[[ SUPPLIED RECORDS, beginning ]]
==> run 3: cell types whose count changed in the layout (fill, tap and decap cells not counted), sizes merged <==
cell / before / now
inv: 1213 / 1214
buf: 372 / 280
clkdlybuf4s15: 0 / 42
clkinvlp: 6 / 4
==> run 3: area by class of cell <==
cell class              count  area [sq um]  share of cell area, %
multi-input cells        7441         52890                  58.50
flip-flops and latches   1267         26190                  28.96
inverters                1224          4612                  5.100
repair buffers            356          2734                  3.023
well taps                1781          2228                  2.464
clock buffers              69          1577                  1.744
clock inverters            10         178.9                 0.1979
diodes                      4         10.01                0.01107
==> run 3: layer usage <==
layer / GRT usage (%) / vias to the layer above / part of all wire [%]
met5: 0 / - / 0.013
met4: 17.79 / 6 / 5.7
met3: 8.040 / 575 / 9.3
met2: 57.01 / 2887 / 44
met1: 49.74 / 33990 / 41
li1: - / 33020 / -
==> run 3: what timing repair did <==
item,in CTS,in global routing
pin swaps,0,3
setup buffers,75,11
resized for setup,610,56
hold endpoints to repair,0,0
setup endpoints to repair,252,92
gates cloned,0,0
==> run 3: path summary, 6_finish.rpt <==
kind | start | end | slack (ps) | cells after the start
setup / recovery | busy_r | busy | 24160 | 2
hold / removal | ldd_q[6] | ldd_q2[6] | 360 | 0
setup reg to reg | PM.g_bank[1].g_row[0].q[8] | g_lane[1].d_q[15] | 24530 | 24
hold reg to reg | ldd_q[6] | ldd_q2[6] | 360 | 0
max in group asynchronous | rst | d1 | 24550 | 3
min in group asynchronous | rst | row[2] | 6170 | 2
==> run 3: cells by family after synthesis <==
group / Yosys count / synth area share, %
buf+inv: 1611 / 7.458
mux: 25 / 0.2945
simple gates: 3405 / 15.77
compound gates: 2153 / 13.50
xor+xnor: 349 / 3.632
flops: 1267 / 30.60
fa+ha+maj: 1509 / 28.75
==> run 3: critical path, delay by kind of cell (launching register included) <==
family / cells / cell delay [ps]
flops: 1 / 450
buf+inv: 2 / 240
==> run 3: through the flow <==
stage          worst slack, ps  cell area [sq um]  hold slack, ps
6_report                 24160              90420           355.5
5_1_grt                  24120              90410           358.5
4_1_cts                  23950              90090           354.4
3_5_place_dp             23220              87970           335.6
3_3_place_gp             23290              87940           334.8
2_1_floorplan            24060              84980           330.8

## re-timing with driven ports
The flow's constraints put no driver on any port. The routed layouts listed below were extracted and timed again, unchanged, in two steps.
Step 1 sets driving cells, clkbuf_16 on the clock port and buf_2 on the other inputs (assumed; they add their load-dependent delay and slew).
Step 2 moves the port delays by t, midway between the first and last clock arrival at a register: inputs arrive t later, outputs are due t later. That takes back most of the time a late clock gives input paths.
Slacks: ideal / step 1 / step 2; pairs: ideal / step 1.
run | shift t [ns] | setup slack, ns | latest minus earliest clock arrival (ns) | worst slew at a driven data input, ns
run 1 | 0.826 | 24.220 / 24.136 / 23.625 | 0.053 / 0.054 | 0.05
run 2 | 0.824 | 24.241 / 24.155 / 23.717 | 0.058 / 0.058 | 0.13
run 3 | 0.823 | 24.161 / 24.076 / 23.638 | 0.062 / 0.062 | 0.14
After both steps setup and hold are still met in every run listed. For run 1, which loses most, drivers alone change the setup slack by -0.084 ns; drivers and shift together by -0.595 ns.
From an optimization exercise on the open Yosys and OpenROAD flow, aimed at small area and a short achievable clock period; shortcuts taken in it are not production practice. The RTL was checked by simulation tests, not by an equivalence proof against the original design. Power and IR drop assume default switching activity.

[config.mk]
export PLATFORM = sky130hd
export DESIGN_NAME = gpu
export DESIGN_NICKNAME = gpu
export VERILOG_FILES = /design/flow/design.v
export SDC_FILE = /design/flow/constraint.sdc
export NUM_CORES = 4
export LEC_CHECK = 0
export CAP_MARGIN = 20
export CORE_MARGIN = 2
export CORE_UTILIZATION = 40
export SLEW_MARGIN = 20
[constraint.sdc]
create_clock -name core_clock -period 11.0 [get_ports {clk}]
set_input_delay 2.2000 -clock core_clock [delete_from_list [all_inputs] [get_ports {clk}]]
set_output_delay 2.2000 -clock core_clock [all_outputs]
set_load 0.01 [all_outputs]
[design.v]
module gpu (
    input clk,
    input rst,
    input [1:0] shape,
    input [23:0] color,
    input signed [11:0] x0,
    input signed [11:0] y0,
    input signed [11:0] x1,
    input signed [11:0] y1,
    input signed [11:0] x2,
    input signed [11:0] y2,
    input signed [11:0] cx,
    input signed [11:0] cy,
    input [11:0] radius,
    output reg [23:0] pixel,
    output reg [9:0] counterX,
    output reg [9:0] counterY,
    output terminated,
    output reg write_done
);
    reg [19:0] term_counter;
    always @(posedge clk) begin
        if (rst)
            term_counter <= 20'd10000;
        else if (write_done && term_counter > 0)
            term_counter <= term_counter - 1;
    end
    assign terminated = write_done && term_counter == 0;
    reg [9:0] writeX;
    reg [9:0] writeY;
    reg write_state;
    always @(posedge clk) begin
        if (rst) begin
            writeX <= 0;
            writeY <= 0;
            write_state <= 0;
            write_done <= 0;
        end else if (!write_done) begin
            if (write_state) begin
                if (writeX < 99) begin
                    writeX <= writeX + 1;
                end else begin
                    writeX <= 0;
                    if (writeY < 99) begin
                        writeY <= writeY + 1;
                    end else begin
                        writeY <= 0;
                        write_state <= 0;
                        write_done <= 1;
                    end
                end
            end else begin
                write_state <= 1;
            end
        end
    end
    always @(posedge clk) begin
        if (rst) begin
            counterX <= 0;
            counterY <= 0;
        end else if (write_done) begin
            if (counterX == 639) begin
                counterX <= 0;
                if (counterY == 479)
                    counterY <= 0;
                else
                    counterY <= counterY + 1;
            end else begin
                counterX <= counterX + 1;
            end
        end
    end
    wire sample = write_done ? (counterY == 479 && counterX == 540)
                             : (write_state && writeY == 99 && writeX == 0);
    wire swap   = write_done ? (counterY == 479 && counterX == 639)
                             : (write_state && writeY == 99 && writeX == 99);
    reg [1:0] s_shape, a_shape;
    reg [23:0] s_color, a_color;
    reg signed [11:0] s_x0, s_y0, s_x1, s_y1, s_x2, s_y2, s_cx, s_cy;
    reg signed [11:0] a_x0, a_y0, a_x1, a_y1, a_x2, a_y2, a_cx, a_cy;
    reg [11:0] s_radius, a_radius;
    always @(posedge clk) begin
        if (sample) begin
            s_shape <= shape;
            s_color <= color;
            s_x0 <= x0;
            s_y0 <= y0;
            s_x1 <= x1;
            s_y1 <= y1;
            s_x2 <= x2;
            s_y2 <= y2;
            s_cx <= cx;
            s_cy <= cy;
            s_radius <= radius;
        end
        if (swap) begin
            a_shape <= s_shape;
            a_color <= s_color;
            a_x0 <= s_x0;
            a_y0 <= s_y0;
            a_x1 <= s_x1;
            a_y1 <= s_y1;
            a_x2 <= s_x2;
            a_y2 <= s_y2;
            a_cx <= s_cx;
            a_cy <= s_cy;
            a_radius <= s_radius;
        end
    end
    wire signed [13:0] px = {4'b0, counterX};
    wire signed [13:0] py = {4'b0, counterY};
    wire signed [13:0] ex0 = a_x0;
    wire signed [13:0] ey0 = a_y0;
    wire signed [13:0] ex1 = a_x1;
    wire signed [13:0] ey1 = a_y1;
    wire signed [13:0] ex2 = a_x2;
    wire signed [13:0] ey2 = a_y2;
    wire signed [13:0] ecx = a_cx;
    wire signed [13:0] ecy = a_cy;
    wire inside_rect = (px >= ex0) && (px < ex1) && (py >= ey0) && (py < ey1);
    wire signed [13:0] d1x = px - ex0;
    wire signed [13:0] d1y = py - ey0;
    wire signed [13:0] d2x = px - ex1;
    wire signed [13:0] d2y = py - ey1;
    wire signed [13:0] d3x = px - ex2;
    wire signed [13:0] d3y = py - ey2;
    wire signed [13:0] k1x = ex1 - ex0;
    wire signed [13:0] k1y = ey1 - ey0;
    wire signed [13:0] k2x = ex2 - ex1;
    wire signed [13:0] k2y = ey2 - ey1;
    wire signed [13:0] k3x = ex0 - ex2;
    wire signed [13:0] k3y = ey0 - ey2;
    wire signed [28:0] edge1 = -(d1x * k1y) + (d1y * k1x);
    wire signed [28:0] edge2 = -(d2x * k2y) + (d2y * k2x);
    wire signed [28:0] edge3 = -(d3x * k3y) + (d3y * k3x);
    wire inside_triangle = (edge1 >= 0) && (edge2 >= 0) && (edge3 >= 0);
    wire signed [13:0] dcx = px - ecx;
    wire signed [13:0] dcy = py - ecy;
    wire signed [28:0] dist_sq = dcx * dcx + dcy * dcy;
    wire signed [28:0] radius_sq = $signed({1'b0, a_radius}) * $signed({1'b0, a_radius});
    wire inside_circle = dist_sq <= radius_sq;
    reg hit;
    always @(*) begin
        case (a_shape)
            2'd0: hit = inside_rect;
            2'd1: hit = inside_triangle;
            2'd2: hit = inside_circle;
            default: hit = 1'b0;
        endcase
    end
    reg [23:0] pix_r;
    always @(posedge clk) begin
        if (rst) begin
            pix_r <= 0;
            pixel <= 0;
        end else begin
            pix_r <= (write_done && hit) ? a_color : 24'd0;
            pixel <= pix_r;
        end
    end
endmodule
[run.sh]
#!/bin/bash
# synth_recipe.tcl (not shown) runs the flow's synth.tcl, then flattens the netlist and writes it again
# the make line also repeats each setting of config.mk as NAME=value (left out here)
make -C /OpenROAD-flow-scripts/flow DESIGN_CONFIG=/design/flow/config.mk WORK_HOME=/design/flow/orfs CLKGATE_MAP_FILE= SYNTH_SCRIPT=/design/flow/synth_recipe.tcl finish
==> reports/metrics.csv <==
metric,value,unit
status,"complete, no violations",
pwr_density_cell,38.4,nW/um^2
synthFlopType,edfxtp_1,
postSynthCellCount,7554,
synth_edf_count,268,
clock_skew,0.0474,ns
fin_ws,0.494,ns
finalCritPeriodShare,95.5,%
setup_viol,0,
hp-class,reg2reg,
synth.avg_cell_area,9.85,sq um
cts_tree,yes,
dp_slack,-0.279,ns
htreeDepth,2,
grt_use_total,22.1,%
final_layout_size_suffix_gt1_share,4.55,%
final_cells,10300,
min_from,s_y2[7]$_DFFE_PP_,
drtIter0Drc,3055,
syn-cell-area,74400,sq um
clkTransAtPathRegs,0.07,ns
ctsHoldBuffers,0,
cap_viol_max_count,0,
core_area,185000,sq um
place_congestion,0.932,
fmaxAchievable,0.0952,GHz
clk_latency,0.67,ns
critPathRequiredTime,11.50,ns
slew_violations,0,
rows,158,
vias,51100,
hold_end,a_y2[7]$_DFFE_PP_,
slew_headroom,28.7,%
final_area,81900,sq um
mostFrequentLayoutCell,inv_1,
r2r_slack,0.49,ns
worst_pin_slew,1.07,ns
ant_nets,0,
critPathMaxStageDelay,0.79,ns
placed_area,80100,sq um
num-nets-final,10300,
ys_ff_latch,378,
cp_common_cell,fa_1,
drc_errors,0,
ys_warn_count,1,
async_flop_share,0,%
place_inst,10200,
layout_common_cells,"1937 x inv_1, 1644 x fa_1, 685 x ha_1",
areaGrowthSynthToFinish,10.0,%
ys_types,73,
r2r_start,a_y0[2]$_DFFE_PP_,
grt_max_degree,61,
worstReg2RegEnd,pix_r[6]$_SDFF_PP0_,
grt_pass1_wl,322,mm
cp_max_fo,19,
grt_pass1_vias,56100,
whs_path_depth,0,
critPathCaptureType,register,
cp-start-kind,register,
p_leak,38.9,nW
dp_hpwl,179,mm
r2r_cells,33,
rsz0062_at_grt,no,
crit_type,reg2reg,
ys_seq_area_share,13.8,%
grt_overflow,0,
io_buffers,181,
arrival,11.01,ns
crit_slowest_cell,nor4_1,
vdd_drop_max,0.113,mV
total_power,3.14,mW
fin_crit,10.51,ns
cts_sinks,378,
initial_utilization,40.2,%
finalHoldViolations,0,
clk_path_buf_depth,3,
wl,204,mm
synth_nets,10000,
clock-root-buffer,clkbuf_16,
fp.dieW,435,um
drt-vias-per-instance,4.96,
die_area,190000,sq um
antenna_found_initial,2,
cts_buffers,46,
die_h,435,um
wire_per_inst,19.8,um
io_pins,182,
first_pass_iters,6,
## stage by stage
stage                     setup TNS [ns]  utilization [%]  hold WS, ns
final                                  0             44.2        0.390
after global routing                   0             44.2        0.413
after CTS                              0             44.1        0.386
after detailed placement           -5.13             43.3        0.405
after global placement            -11.62             43.2        0.400
after floorplan                        0                -        0.400
## critical path: cells and delay by family, from the launching register on
kind	cells	cell delay [ns]
compound gates	10	2.27
xor+xnor	1	0.39
fa+ha+maj	9	4.30
buf+inv	7	0.75
flops	1	0.60
simple gates	6	2.03
## routing by layer
metal  track usage [%]  routed length [um]  part of all wire [%]  up-vias
met3              2.45                9450                   4.6      331
li1                  -                   -                     -    23200
met4              11.4               12500                   6.1        0
met5                 0                   0                     0        -
met1              27.6               81700                    40    26300
met2              37.9              101000                    49     1262
## flip-flops by register name, summed over array words and instances, names as in the netlist, 20 cells and up
name	flops
pixel	24
s_color	24
term_counter	20
a_color	24
pix_r	24
## synth_stat cells (35+ instances only)
master | n | area (sq um)
nor2b_1 | 131 | 820
nor2_1 | 595 | 2230
a21boi_1 | 51 | 383
nand3_1 | 77 | 385
ha_1 | 685 | 8570
nand2_1 | 553 | 2080
clkbuf_1 | 174 | 653
xor2_1 | 83 | 727
o21ai_0 | 35 | 175
dfxtp_1 | 110 | 2200
a21oi_1 | 157 | 786
o21ai_1 | 98 | 490
a21o_1 | 43 | 323
and2_1 | 95 | 594
nor3_1 | 87 | 435
nand2b_1 | 129 | 807
edfxtp_1 | 268 | 8050
and3_1 | 46 | 288
inv_1 | 1938 | 7270
xnor2_1 | 174 | 1520
fa_1 | 1645 | 32900
## logic make-up after synthesis
group	synth area share [%]
and+or+nand+nor	11.8
DFF	13.8
AOI/OAI and AO/OA	4.68
xor gates and xnor gates	3.02
adders and majority gates	55.8
muxes	0.138
buffers and inverters	10.8
## timing repair
item                                    in CTS  in global routing
pin swaps                                    0                  1
endpoints found under the setup margin      24                 24
setup buffers                                0                  4
gates resized for setup                      3                 27
## how the worst max path moves through the flow
| stage | slack, ns | to | cells past startpoint | from |
|---|---|---|---|---|
| after global placement | -0.49 | pix_r[10]$_SDFF_PP0_ | 35 | counterX[0]$_SDFFE_PP0P_ |
| after floorplan | 0.67 | pix_r[0]$_SDFF_PP0_ | 42 | counterX[0]$_SDFFE_PP0P_ |
| final | 0.49 | pix_r[6]$_SDFF_PP0_ | 33 | a_y0[2]$_DFFE_PP_ |
| after CTS | 0.06 | pix_r[6]$_SDFF_PP0_ | 40 | counterX[0]$_SDFFE_PP0P_ |
| after detailed placement | -0.28 | pix_r[7]$_SDFF_PP0_ | 36 | counterX[0]$_SDFFE_PP0P_ |
| after global routing | 0.004 | pix_r[6]$_SDFF_PP0_ | 41 | counterY[0]$_SDFFE_PP0P_ |
## power breakdown
group / leakage [nW] / total [mW] / internal (mW) / switching (mW)
Sequential: 3.29 / 1.51 / 1.51 / 0.000937
Combinational: 34.9 / 0.0606 / 0.0435 / 0.0171
Clock: 0.756 / 1.57 / 0.874 / 0.691
Total: 38.9 / 3.14 / 2.43 / 0.709
## layout make-up
class,instances,area [sq um]
fill,17900,103000
multi-input combinational,5028,56300
sequential,378,10200
inverter,1966,7390
timing repair buffer,367,3240
tap,2480,3100
clock buffer,53,1200
clock inverter,32,357
antenna,3,7.51

==> afterwards: timing with drivers on the ports <==
How much do the figures lean on ideal ports? The routed layout below was timed once more, with nothing changed but the port constraints. Step 1: set_driving_cell puts a clkbuf_16 on clk and a buf_2 on each other input, an assumption about the parent block. Step 2 times the ports against the registers' clock, not the clock port: input delays grow and output delays shrink by t, the midpoint of the rising clock arrivals with the driver on. Slacks: ideal ports / drivers / drivers and shift; pairs: ideal ports / drivers.
shift t [ns]: 0.716
setup slack, ns: 0.494 / 0.494 / 0.494
latest minus earliest clock arrival (ns): 0.048 / 0.048
worst register clock-pin slew, ns: 0.08 / 0.08
After both steps this run still meets setup and hold. The setup slack of this run moves by 0.000 ns with the drivers and by 0.000 ns with both steps.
[[ SUPPLIED RECORDS, end ]]
TASK GOAL = Each line in the entries above, starting at the line with "xor+xnor: 349 / 3.632" and ending at the line with "Slacks: ideal /", is to be printed exactly, and only those lines.

EXPECTED ANSWER =
xor+xnor: 349 / 3.632
flops: 1267 / 30.60
fa+ha+maj: 1509 / 28.75
==> run 3: critical path, delay by kind of cell (launching register included) <==
family / cells / cell delay [ps]
flops: 1 / 450
buf+inv: 2 / 240
==> run 3: through the flow <==
stage          worst slack, ps  cell area [sq um]  hold slack, ps
6_report                 24160              90420           355.5
5_1_grt                  24120              90410           358.5
4_1_cts                  23950              90090           354.4
3_5_place_dp             23220              87970           335.6
3_3_place_gp             23290              87940           334.8
2_1_floorplan            24060              84980           330.8

## re-timing with driven ports
The flow's constraints put no driver on any port. The routed layouts listed below were extracted and timed again, unchanged, in two steps.
Step 1 sets driving cells, clkbuf_16 on the clock port and buf_2 on the other inputs (assumed; they add their load-dependent delay and slew).
Step 2 moves the port delays by t, midway between the first and last clock arrival at a register: inputs arrive t later, outputs are due t later. That takes back most of the time a late clock gives input paths.
Slacks: ideal / step 1 / step 2; pairs: ideal / step 1.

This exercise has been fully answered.